講師自殺で県が和解へ 岐阜、24歳の命8000万円で 

過重業務や叱責(しっせき)を苦として2013年に自殺した岐阜県立特別支援学校の男性講師(当時24)の遺族に対し、県が約8千万円を支払うことで和解が成立する見通しとなったことが8月23日までに分かった。県は9月開会の定例議会に関連議案を提出する。遺族側が今年2月、県に損害賠償を求め、岐阜簡裁に民事調停を申し立てていた。
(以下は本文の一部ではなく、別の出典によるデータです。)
`config.mk`:
```
export PLATFORM = sky130hd
export DESIGN_NAME = fetch_unit_flat
export DESIGN_NICKNAME = d
export VERILOG_FILES = /design/src/rtl/fetch_unit_if.sv /design/src/rtl/fetch_unit.sv /design/src/flat_wrapper.sv
export SDC_FILE = /design/constraint.sdc
export NUM_CORES = 1
export LEC_CHECK = 0
export CAP_MARGIN = 20
export CORE_MARGIN = 5
export CORE_UTILIZATION = 40
export CTS_CLUSTER_DIAMETER = 200
export CTS_CLUSTER_SIZE = 10
export DETAILED_ROUTE_END_ITERATION = 12
export PLACE_DENSITY_LB_ADDON = 0.2
export SLEW_MARGIN = 25
export SYNTH_ARGS = -nofsm -noshare
export SYNTH_HDL_FRONTEND = slang
export SYNTH_SLANG_ARGS = --single-unit
```
`constraint.sdc`:
```
create_clock -name clk -period 3.7 [get_ports clk]
set_clock_uncertainty 0.1 [all_clocks]
set_input_delay 0.74 -clock clk [delete_from_list [all_inputs] [get_ports clk]]
set_output_delay 0.74 -clock clk [all_outputs]
set_load 0.005 [all_outputs]
```
[config.mk]
export PLATFORM = sky130hd
export DESIGN_NAME = mac_pe_dual
export DESIGN_NICKNAME = d
export VERILOG_FILES = /design/src/rtl/mac_pe_dual.sv
export SDC_FILE = /design/constraint.sdc
export NUM_CORES = 1
export LEC_CHECK = 0
export ABC_CLOCK_PERIOD_IN_PS = 13650
export BUFFER_PORTS_ARGS = -buffer_cell sky130_fd_sc_hd__buf_2
export CAP_MARGIN = 25
export CORE_UTILIZATION = 38
export CTS_BUF_LIST = sky130_fd_sc_hd__clkbuf_16
export DETAILED_ROUTE_END_ITERATION = 8
export MAX_ROUTING_LAYER = met4
export PLACE_DENSITY = 0.67
export SLEW_MARGIN = 20
export SYNTH_ARGS = -nofsm -noshare
export SYNTH_HDL_FRONTEND = slang
export SYNTH_SLANG_ARGS = --single-unit
[constraint.sdc]
create_clock -name clk -period 13.65 [get_ports clk]
set_clock_uncertainty 0.1 [all_clocks]
set_input_delay 0 -clock clk [delete_from_list [all_inputs] [get_ports clk]]
set_output_delay 0 -clock clk [all_outputs]
set_load 0.03 [all_outputs]
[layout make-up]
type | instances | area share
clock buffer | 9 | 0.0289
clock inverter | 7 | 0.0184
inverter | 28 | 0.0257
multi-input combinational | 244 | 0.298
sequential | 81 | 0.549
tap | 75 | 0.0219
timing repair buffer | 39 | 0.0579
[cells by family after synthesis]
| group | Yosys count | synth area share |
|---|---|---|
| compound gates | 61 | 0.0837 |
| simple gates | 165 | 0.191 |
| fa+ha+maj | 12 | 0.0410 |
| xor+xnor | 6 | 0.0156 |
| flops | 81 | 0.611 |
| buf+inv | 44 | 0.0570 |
### src/rtl/exc_ctrl.sv
// CPU-side exception sequencer: detects SYSCALL/BREAK/TEQ/ERET, drives the CP0 trap
// interface, stalls the datapath and issues a one-cycle PC redirect. Optional EXC_CTRL_EXT_INT_EN adds ext_int.
module exc_ctrl #(
  parameter logic [31:0] EPC_OFFSET = 32'd0,
  parameter int          CNT_W      = 8
) (
  input  logic             clk,
  input  logic             rst,
  input  logic             inst_valid,
  input  logic             is_syscall,
  input  logic             is_break,
  input  logic             is_teq,
  input  logic             teq_equal,
  input  logic             is_eret,
  input  logic [31:0]      pc,
  input  logic [31:0]      status,
  input  logic [31:0]      exc_addr,
`ifdef EXC_CTRL_EXT_INT_EN
  input  logic             ext_int,
`endif
  output logic             stall,
  output logic             exception,
  output logic             eret,
  output logic [4:0]       cause,
  output logic [31:0]      epc_out,
  output logic             pc_redirect,
  output logic [31:0]      redirect_addr,
  output logic             busy,
  output logic [CNT_W-1:0] trap_count
);

  localparam logic [4:0] CAUSE_SYSCALL = 5'b01000;
  localparam logic [4:0] CAUSE_BREAK   = 5'b01001;
  localparam logic [4:0] CAUSE_TEQ     = 5'b01101;
  localparam logic [4:0] CAUSE_INT     = 5'b00000;

  typedef enum logic [1:0] {IDLE, TRAP, ERETS, REDIR} state_t;

  state_t           state, next_state;
  logic [4:0]       cause_r, cause_d;
  logic [31:0]      epc_r, epc_d;
  logic [31:0]      redirect_r;
  logic [CNT_W-1:0] count_r;

  logic idle;
  logic sys_en, brk_en, teq_en, any_trap;
  logic take_trap, take_eret, take_int, take;

  assign idle = (state == IDLE);

  // Each trap needs the global enable plus its own mask bit.
  assign sys_en   = status[0] & status[1] & is_syscall;
  assign brk_en   = status[0] & status[2] & is_break;
  assign teq_en   = status[0] & status[3] & is_teq & teq_equal;
  assign any_trap = sys_en | brk_en | teq_en;

  assign take_trap = ~rst & inst_valid & idle & any_trap;
  assign take_eret = ~rst & inst_valid & idle & is_eret & ~any_trap;

`ifdef EXC_CTRL_EXT_INT_EN
  logic int_meta, int_sync;

  always_ff @(posedge clk or posedge rst) begin
    if (rst) begin
      int_meta <= 1'b0;
      int_sync <= 1'b0;
    end else begin
      int_meta <= ext_int;
      int_sync <= int_meta;
    end
  end

  assign take_int = ~rst & idle & int_sync & status[0] & status[4] & ~take_trap & ~take_eret;

  logic unused_status;
  assign unused_status = ^status[31:5];
`else
  assign take_int = 1'b0;

  logic unused_status;
  assign unused_status = ^status[31:4];
`endif

  assign take = take_trap | take_eret | take_int;

  // NOTE: every always_comb output gets a default first so no path infers a latch.
  always_comb begin
    next_state = state;
    cause_d    = cause_r;
    epc_d      = epc_r;
    unique case (state)
      IDLE: begin
        if (take_trap) begin
          next_state = TRAP;
          epc_d      = pc + EPC_OFFSET;
          if (sys_en)      cause_d = CAUSE_SYSCALL;
          else if (brk_en) cause_d = CAUSE_BREAK;
          else             cause_d = CAUSE_TEQ;
        end else if (take_eret) begin
          next_state = ERETS;
        end else if (take_int) begin
          next_state = TRAP;
          cause_d    = CAUSE_INT;
          epc_d      = pc;
        end
      end
      TRAP:    next_state = REDIR;
      ERETS:   next_state = REDIR;
      REDIR:   next_state = IDLE;
      default: next_state = IDLE;
    endcase
  end

  // NOTE: sequential state uses non-blocking assignments so all flops update from pre-edge values.
  always_ff @(posedge clk or posedge rst) begin
    if (rst) state <= IDLE;
    else     state <= next_state;
  end

  always_ff @(posedge clk or posedge rst) begin
    if (rst) begin
      cause_r    <= '0;
      epc_r      <= '0;
      redirect_r <= '0;
      count_r    <= '0;
    end else begin
      cause_r <= cause_d;
      epc_r   <= epc_d;
      // CP0 presents the vector during TRAP and the saved EPC during ERETS.
      if (state == TRAP || state == ERETS) redirect_r <= exc_addr;
      if (state == TRAP && count_r != {CNT_W{1'b1}}) count_r <= count_r + CNT_W'(1);
    end
  end

  assign busy          = ~idle;
  assign stall         = take | ~idle;
  assign exception     = (state == TRAP);
  assign eret          = (state == ERETS);
  assign pc_redirect   = (state == REDIR);
  assign cause         = (state == TRAP) ? cause_r : 5'b0;
  assign epc_out       = (state == TRAP) ? epc_r : 32'b0;
  assign redirect_addr = redirect_r;
  assign trap_count    = count_r;

endmodule

### config.mk
export PLATFORM = sky130hd
export DESIGN_NAME = exc_ctrl
export DESIGN_NICKNAME = d
export VERILOG_FILES = /design/src/rtl/exc_ctrl.sv
export SDC_FILE = /design/constraint.sdc
export NUM_CORES = 1
export LEC_CHECK = 0
export ABC_AREA = 1
export BUFFER_PORTS_ARGS = -buffer_cell sky130_fd_sc_hd__buf_2
export CORE_ASPECT_RATIO = 0.8
export CORE_MARGIN = 1.5
export CORE_UTILIZATION = 45
export DETAILED_ROUTE_END_ITERATION = 10
export PLACE_DENSITY = 0.77
export REMOVE_ABC_BUFFERS = 1
export SLEW_MARGIN = 15
export SYNTH_ARGS = -nofsm -noshare
export SYNTH_HDL_FRONTEND = slang
export SYNTH_SLANG_ARGS = --single-unit
### constraint.sdc
create_clock -name clk -period 3.4 [get_ports clk]
set_clock_uncertainty 0.2 [all_clocks]
set_input_delay 0.17 -clock clk [delete_from_list [all_inputs] [get_ports clk]]
set_output_delay 0.17 -clock clk [all_outputs]
set_load 0.02 [all_outputs]
# Yosys cells after proc, flatten, opt, wreduce, memory -nomap -nowiden
# Cells that the tools add are included.
[totals]
ff_bits = 79
inputBits = 104
output_inout_bits = 82
elab_cells = 42
[classes]
add_sub_neg = 1
eq_ne = 5
mux = 7
n_bitwise = 19
n_reduce_logical = 5
[ops]
columns = ["op", "count"]
rows = [
  ["$mux 32", 1],
  ["$and 1x1->1", 12],
  ["$add 8x1->8 const B", 1],
  ["$ne 8x8->1 const B", 1],
  ["$mux 3", 2],
  ["$pmux 2 s3", 1],
  ["$mux 5", 1],
  ["$eq 2x2->1 const B", 2],
  ["$mux 2", 2],
  ["$or 1x1->1", 4],
  ["$ne 3x1->1 const B", 1],
  ["$not 1->1", 3],
  ["$eq 2x1->1 const B", 1],
  ["$logic_not 2->1", 1],
  ["$reduce_and 2->1", 1],
  ["$reduce_or 2->1", 1],
  ["$logic_and 1x1->1", 1],
  ["$logic_or 1x1->1", 1],
]

# Longest topological paths before layout
# Gate-level depths: netlist of run 1.
[logic_depth]
ltp_word = 9
ltp_mapped = 8

# Least setup slack after synthesis of run 1
# OpenSTA, ideal clock, no wires.
[synth_path]
path_type = "input port to output port"
from = "in rst"
to = "out stall"
arrival_ns = 2.786
required_ns = 3.030
slack_ns = 0.244
path_stages = 6
path_cell_list = "inv_1 -> nand3_2 -> o21bai_4 -> buf_6 -> buf_6 -> nand3_1"
[synth_between]
elab_chain_len = 7
word_cells_on_any_way = 8
classes_between = "bitwise: 8"
[synth_rtl]
columns = ["element", "line_no", "source"]
rows = [
  ["start, declared", "8", "input logic rst,"],
  ["$not 1->1 *", "57, 58", ""],
  ["$and 1x1->1 * (2 in series)", "57, 58", ""],
  ["$and 1x1->1 (2 in series)", "58", "assign take_eret = ~rst & inst_valid & idle & is_eret & ~any_trap;"],
  ["$or 1x1->1 *", "84", "assign take = take_trap | take_eret | take_int;"],
  ["$or 1x1->1 *", "136", "assign stall = take | ~idle;"],
  ["end, declared", "21", "output logic stall,"],
]
# Every way passes the cells marked *; elsewhere a longest branch is shown, timed or not.

# Worst setup path after layout of run 1
[layout_path]
from = "in is_syscall"
to = "out stall"
[layout_between]
elab_chain_len = 7
word_cells_on_any_way = 8
classes_between = "bitwise: 8"
[layout_rtl]
columns = ["element", "line_no", "source"]
rows = [
  ["start, declared", "10", "input logic is_syscall,"],
  ["$and 1x1->1 *", "52", "assign sys_en = status[0] & status[1] & is_syscall;"],
  ["$or 1x1->1 * (2 in series)", "55", "assign any_trap = sys_en | brk_en | teq_en;"],
  ["$not 1->1", "58", ""],
  ["$and 1x1->1", "58", ""],
  ["$or 1x1->1 *", "84", ""],
  ["$or 1x1->1 *", "136", ""],
]
# Marked as above.

==> metrics, run 1 <==
Critical Path Fanout Max 38; cts repair resizes 0; yosys warns 0; main combinational cell family by area after synthesis simple AND/OR/NAND/NOR gates; CTS tree built; Compound-Gate Fraction of Synth Area between 1 and 1.5%; Nets a little over 700; min-delay worst type input port to async pin; area grow syn2layout 49.0%; vias in the first global route about 3.0k; H-tree depth 3; Placed Cells incl. Taps between 600 and 700; failing checks hold timing; CTS Hold Bufs 66; share of layout cells above drive strength 1 a little over a third; GRT Overall Usage roughly 23%; final WL ~9200 um; R2R Setup Slk between 1 and 1.5 ns; # clock sinks between 70 and 80; fin cells a little over 700; worst hold margin -0.0309 ns; row count 28; TritonRoute pass-1 iters 4; Seq/Total Area, Yosys a little under three fifths; design area 5170 um^2; outcome complete, but fails checks; Critical Path AT around 2.1 ns; Clock Latency Late Sink approximately 0.34 ns; PortBufs ~160; clock buffer depth 2; R2R depth 6; DRC 0; reg2reg start state[0]; worst-path cell chain dlygate4sd3_1, buf_2, nand3_1, nand2_1, o21bai_4, nand3_1, buf_2; die width about 100 um; Leak Pwr approximately 3.0 nW; GR Overflow Total 0; io pins roughly 190; Power Density 853 nW/um^2; unrepaired setup endpoints after global routing no; crit path kind input port to output pin; Placed Area between 4000 and 5000 um^2; FF-to-FF End epc_r[17]; Slew HR 35.7%; Max Fclk between 300 and 400 MHz; Mean Syn Cell Area just over 9 um^2; post-route ant nets 0; simple-gate share of the synthesized area a little over a fifth; cell count after synthesis 377; DP Worst Slack about 1.3 ns; Final HPWL DP between 5000 and 6000 um; Num CTS Buffers 9; startpoint types input port; total negative slack 0 ns; DR WL/cell approximately 13 um; Initial Util 46.8%; Setup Viol. Count Final 0; first-pass GRT wire length between 10000 and 15000 um; Final Wtd Congestion between 0.8 and 0.9; initial antenna violation count 0; clock slew at reported path FFs approximately 0.080 ns; Synth Area in XOR/XNOR 1.26%; CP Capture Type output pin; chip height between 80 and 90 um; setup bufs post-CTS 0; mux cell area share after synthesis 10.4%; Yosys cell types 24; Post-Syn Area around 3500 um^2; period utilization ~74%; Root Buffer clkbuf_8; FF+latch count, synth 77; Slew Limit Fails 0; worst setup margin 0.895 ns; CP max stage delay 0.70 ns; Hold Vio Cnt, Final 61; VDD IR max 0.543 mV; vias per inst between 4 and 5; ant diodes 0; slowest CP cell o21bai_4; worst setup path endpoint stall; largest net degree at the start of global routing 78; 1st-iter DRT viols approximately 170; die area roughly 8300 um^2; max cap viols 0; CP required about 3.0 ns; min Tclk post-route ~2.5 ns; via count roughly 3.2k; Post-Synth Adder-Cell Area 1.80%; worst setup path start is_syscall; core area around 7400 um^2; Slew @ Worst Pin between 0.9 and 1 ns
report_power, final:
group	total, mW	switching [mW]	leakage [nW]	internal [mW]
sequential	1.57	0.229	0.945	1.34
combinational	2.08	1.22	1.97	0.863
clock	0.769	0.337	0.112	0.432
registers in the layout, indices dropped and copies added (netlist names):
| name | cells |
|---|---|
| epc_r | 32 |
| redirect_addr | 32 |
| state | 2 |
| cause_r | 3 |
| trap_count | 8 |
worst min-delay path by stage:
stage                     start   endpoint  slack, ns  cells past startpoint
final                       rst   epc_r[3]      -0.03                      3
after global routing        rst   state[0]       0.06                      3
after CTS                   rst  epc_r[17]       0.01                      3
after detailed placement  pc[9]   epc_r[9]       0.17                      3
after global placement    pc[9]   epc_r[9]       0.16                      3
after floorplan           pc[0]   epc_r[0]       0.08                      2
cell usage in the layout, fill, tap and decap left out, drive strengths merged, types with 3 or more instances in the layout:
master / netlist / layout
dfrtp: 77 / 77
nor2: 5 / 5
mux2: 32 / 32
xor2: 3 / 3
nand3: 7 / 7
clkinv: 0 / 4
o21ai: 3 / 3
ha: 5 / 5
clkbuf: 5 / 10
inv: 47 / 46
nand2: 168 / 168
dlygate4sd3: 0 / 66
buf: 13 / 158
nand4: 4 / 4
metrics by stage:
step	hold slack, ns	util (%)	power (mW)
after detailed placement	0.166	57.8	3.58
after global routing	0.0625	69.7	4.70
after global placement	0.164	57.8	3.51
after CTS	0.0143	69.7	4.42
final	-0.0309	69.7	4.41
after floorplan	0.0796	-	2.95
cells in the mapped netlist:
library cell / n / area, um^2
dfrtp_1: 77 / 1930
buf_4: 6 / 45.0
or2_2: 1 / 6.26
nand3_1: 6 / 30.0
o21ai_0: 3 / 15.0
nand3b_1: 1 / 7.51
nand4_1: 4 / 25.0
a21oi_1: 1 / 5.00
nand3_2: 1 / 10.0
ha_1: 5 / 62.6
buf_2: 4 / 20.0
xor2_1: 3 / 26.3
nor3_1: 1 / 5.00
nor2_2: 1 / 6.26
nor2_1: 3 / 11.3
conb_1: 1 / 3.75
mux2_2: 32 / 360
o21bai_4: 1 / 18.8
inv_1: 47 / 176
clkbuf_1: 5 / 18.8
buf_6: 3 / 33.8
xnor2_1: 2 / 17.5
nand2_1: 168 / 631
nor2_4: 1 / 11.3
per-layer routing:
metal	vias to the layer above	GRT usage (%)	part of all wire, %
met5	-	0	0
met4	0	8.47	2.1
met3	19	4.94	4.6
met2	104	41.2	52
met1	1517	26.1	41
li1	1566	-	-
worst max-delay path: cells and delay by family:
family / cells / cell delay, ns
simple gates: 3 / 0.38
compound gates: 1 / 0.70
buf+inv: 3 / 0.89
kinds of logic after synthesis:
logic type	Yosys count
flops	77
other cells	1
fa+ha+maj	5
buf+inv	65
simple gates	187
mux	32
xor+xnor	5
compound gates	5
cell type report:
type                    instances  area, um^2
fillers                       577        2250
well taps                     105         131
inverters                      47         178
multi-input cells             236        1260
clock inverters                 6        86.3
clock buffers                  10         138
repair buffers                224        1460
flip-flops and latches         77        1930
No activity file was read; power rests on OpenSTA's default activity.
==> inputs of run 2 (changes only) <==
ABC_AREA = 0   (was 1)
CORE_UTILIZATION = 40   (was 45)
PLACE_DENSITY = 0.73   (was 0.77)
clock period = 2.1 ns   (was 3.4 ns; I/O delays follow)
==> run 2 against run 1 <==
  * The run now ends clean
  * Setup slack got worse by 0.77 ns
  * Register-to-register slack got worse by 1.2 ns
  * Critical path depth decreased by 2
  * Core utilization decreased by 4.9 points
  * Final cell count decreased by 16%
  * Die area increased by 8.6%
  * Global-route usage decreased by 2.0 points
  * Area after synthesis decreased by 3.2%
  * Sequential power increased by 69%
  * Largest cell class unchanged
  * Clock-buffer cell count increased by 1
  * Sequential share of layout area decreased by 0.32 points
  * Critical path type is now flip-flop to flip-flop
  * Flip-flop and latch count unchanged
==> metrics, run 2 <==
via count 2773; row count 29; min-delay worst type input port to flip-flop; vias in the first global route ~3k; FF-to-FF End cause_r[2]; area grow syn2layout 55.3%; Seq/Total Area, Yosys 57.3%; Post-synth EDFFs 0; FF+latch count, synth 77; Power Density between 1000 and 1500 nW/um^2; Hold Vio Cnt, Final 0; DR WL/cell ~15 um; most common cell in the netlist dfrtp_1; core area just over 8000 um^2; setup bufs post-CTS 0; VDD IR max around 0.92 mV; vias per inst 4.68; Critical Path Fanout Max 3; Root Buffer clkbuf_8; Mean Syn Cell Area around 14 um^2; Critical Path AT ~2.0 ns; reg2reg start state[1]; initial antenna violation count 0; Post-Syn Area around 3400 um^2; Final Wtd Congestion between 0.7 and 0.8; leading area contributor after synthesis dfrtp_1; switching pwr around 2.9 mW; crit path kind flip-flop to flip-flop; CP Capture Type flip-flop; clock share of power 15.1%; Worst Hold Launch status[3]; Hold EP cause_r[2]; ant diodes 0; min Tclk post-route between 1.5 and 2 ns; R2R depth 5; outcome finished, final reports clean; Slew @ Worst Pin 0.563 ns; Seq pwr share between 30% and 40%; ys flop type dfrtp_1; chip height 85.0 um; Cell Int Power 4.53 mW; max cap viols 0; post-route ant nets 0; Final HPWL DP between 5000 and 6000 um; Yosys cell types 36; largest net degree at the start of global routing 46; # clock sinks 77; Hold Path Stages 4; switching part of the total around 39%; unrepaired setup endpoints after global routing no; Slew Limit Fails 0; Leak Pwr around 2.6 nW; first-pass GRT wire length 14300 um; most frequent cells in the layout buf_2 (155), dfrtp_1 (77), dlygate4sd3_1 (72); synth cell count leaders dfrtp_1 (77), mux2_2 (64), and2_1 (35); Comb power frac 49.0%; io pins approximately 190; final WL 8730 um; DP Worst Slack 0.156 ns; startpoint types flip-flop; clock slew at reported path FFs approximately 0.070 ns; Slew HR 62.5%; Num CTS Buffers 9; GRT Overall Usage between 20% and 30%; yosys warns 0; period utilization between 90% and 100%; TritonRoute pass-1 iters 4; DRC 0; Initial Util between 40% and 50%; CTS tree built; Pwr Total roughly 7.4 mW; commonest non-fill, non-tap cell in the layout buf_2; Nets 588; 1st-iter DRT viols 52; worst setup margin approximately 0.12 ns; cell count after synthesis between 200 and 250; area share of the largest cell type after synthesis between 50% and 60%; Clock Latency Late Sink about 0.34 ns; CP required approximately 2.1 ns; H-tree depth 3; die area 8960 um^2; die width between 100 and 150 um; ys async rst share 100%; Setup Viol. Count Final 0; clock buffer depth 2; R2R Setup Slk ~0.12 ns; GR Overflow Total 0; PortBufs between 150 and 200; share of layout cells above drive strength 1 51.4%; Max Fclk roughly 510 MHz; Area contributors post-synth dfrtp_1 (57%), mux2_2 (21%), and2_1 (6.5%)
## run 2: cell count changes after synthesis, sizes merged, moves of 3 or more
cell	previous run	this run
nand2	168	5
mux2	32	69
inv	47	5
xor2	3	0
buf	13	8
and2	0	35
nor2	5	2
nand3	7	3
## run 2: cell type report
cell class | count | area, um^2
fillers | 620 | 2840
flip-flops and latches | 77 | 1930
repair buffers | 237 | 1600
multi-input cells | 149 | 1340
clock buffers | 11 | 141
well taps | 108 | 135
clock inverters | 5 | 60.1
inverters | 5 | 20.0
## run 2: worst max path at each step
stage	depth (start not counted)	end	slack [ns]	start
4_1_cts	5	epc_out[13]	0.08	state[1]
2_1_floorplan	2	stall	-0.36	rst
6_report	5	cause_r[2]	0.12	state[1]
5_1_grt	5	cause_r[2]	0.05	state[0]
3_3_place_gp	6	epc_r[0]	0.19	state[0]
3_5_place_dp	6	epc_r[19]	0.16	state[1]
## run 2: through the flow
stage	setup TNS, ns	hold slack, ns	utilization (%)	instance area (um^2)	cells
2_1_floorplan	-18.89	0.0397	-	3280	231
3_3_place_gp	0	0.0301	53.3	4290	504
3_5_place_dp	0	0.0405	53.3	4290	504
4_1_cts	0	0.0516	64.8	5220	592
5_1_grt	0	0.0777	64.8	5220	592
6_report	0	0.0709	64.8	5220	592
## run 2: power by group through the flow
stage                     combinational [mW]  clock (mW)  sequential, mW
after global placement                  3.41           0            2.60
after CTS                               3.60        1.15            2.63
after global routing                    3.89        1.21            2.77
after detailed placement                3.50           0            2.64
final                                   3.61        1.11            2.65
after floorplan                         1.91           0            3.04
## run 2: repair_timing
action | CTS | global route
hold endpoints to repair | 145 | 0
hold buffers | 72 | 0
endpoints found under the setup margin | 0 | 2
gates resized for setup | 0 | 1
## run 2: cells by family after synthesis
family	count (synthesis)	share of synthesized area, %
buf+inv	18	3.02
xor+xnor	1	0.261
fa+ha+maj	5	1.86
compound gates	16	3.87
simple gates	56	10.4
other cells	1	0.112
mux	69	23.1
flops	77	57.3
## run 2: worst max-delay path, stage by stage (launching register included)
cell and delay, ns:
dfrtp_1 0.40, inv_1 0.11, ha_1 0.22, nand4b_4 0.14
dlygate4sd3_1 0.58, o22a_1 0.21
## run 2: layer usage
metal	vias up	GRT usage, %	part of all wire [%]
li1	1317	-	-
met1	1308	22.6	41
met2	134	36.9	49
met3	14	7.07	8.4
met4	0	7.60	1.8
met5	-	0	0
==> inputs of run 3 (changes only) <==
BUFFER_PORTS_ARGS = -buffer_cell sky130_fd_sc_hd__buf_4   (was -buffer_cell sky130_fd_sc_hd__buf_2)
==> run 3 against run 2 <==
  * Design area up 6.5%
  * Largest cell class is now non-clock buffers
  * Via count rose by 0.25%
  * Maximum frequency down 2.2%
  * Combinational power rose by 12%
  * Critical path type unchanged
  * Largest power group unchanged
  * Clock power fell by 11%
  * Clock-buffer cell count fell by 1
県教委によると、男性講師は12年4月に講師に採用され、高等部生徒の進路支援を担当していた。過重業務で勤務時間が増え、13年5月に指導担当教諭から電話で叱責されたことをきっかけに、川に飛び降り亡くなった。地方公務員災害補償基金県支部は17年、▽自殺直前の約3か月間の時間外勤務が月当たり66~80時間だった▽講師1、2年目としては過重な業務が与えられ自宅作業も余儀なくされた▽指導担当教諭から理不尽な叱責を受けていた――などにより精神疾患を発症し、指導担当教諭の電話が強いストレスとなって自殺したと判断し、公務災害と認定した。

県教委は18年1月、 当時の上司ら11人を懲戒処分とし、元校長ら退職者3人を懲戒処分相当とした。この他、教育長は条例に基づく給与減額とし、当時の教育次長ら5人を訓告、2人を厳重注意とした。

和解条項には職場研修の実施、長時間労働を解消するための労務管理の徹底も盛り込まれる見込み。県教委は調停について教育新聞の取材に対し「今後も遺族と丁寧に話し合いを進めていく。具体的な内容については裁判所主導で非公開の手続きなのでコメントできない」と述べた。県教職員組合は「このような事は決して起きてはいけない。長時間勤務の縮減や各種ハラスメントの防止に取り組んでいくよう呼び掛ける」としている。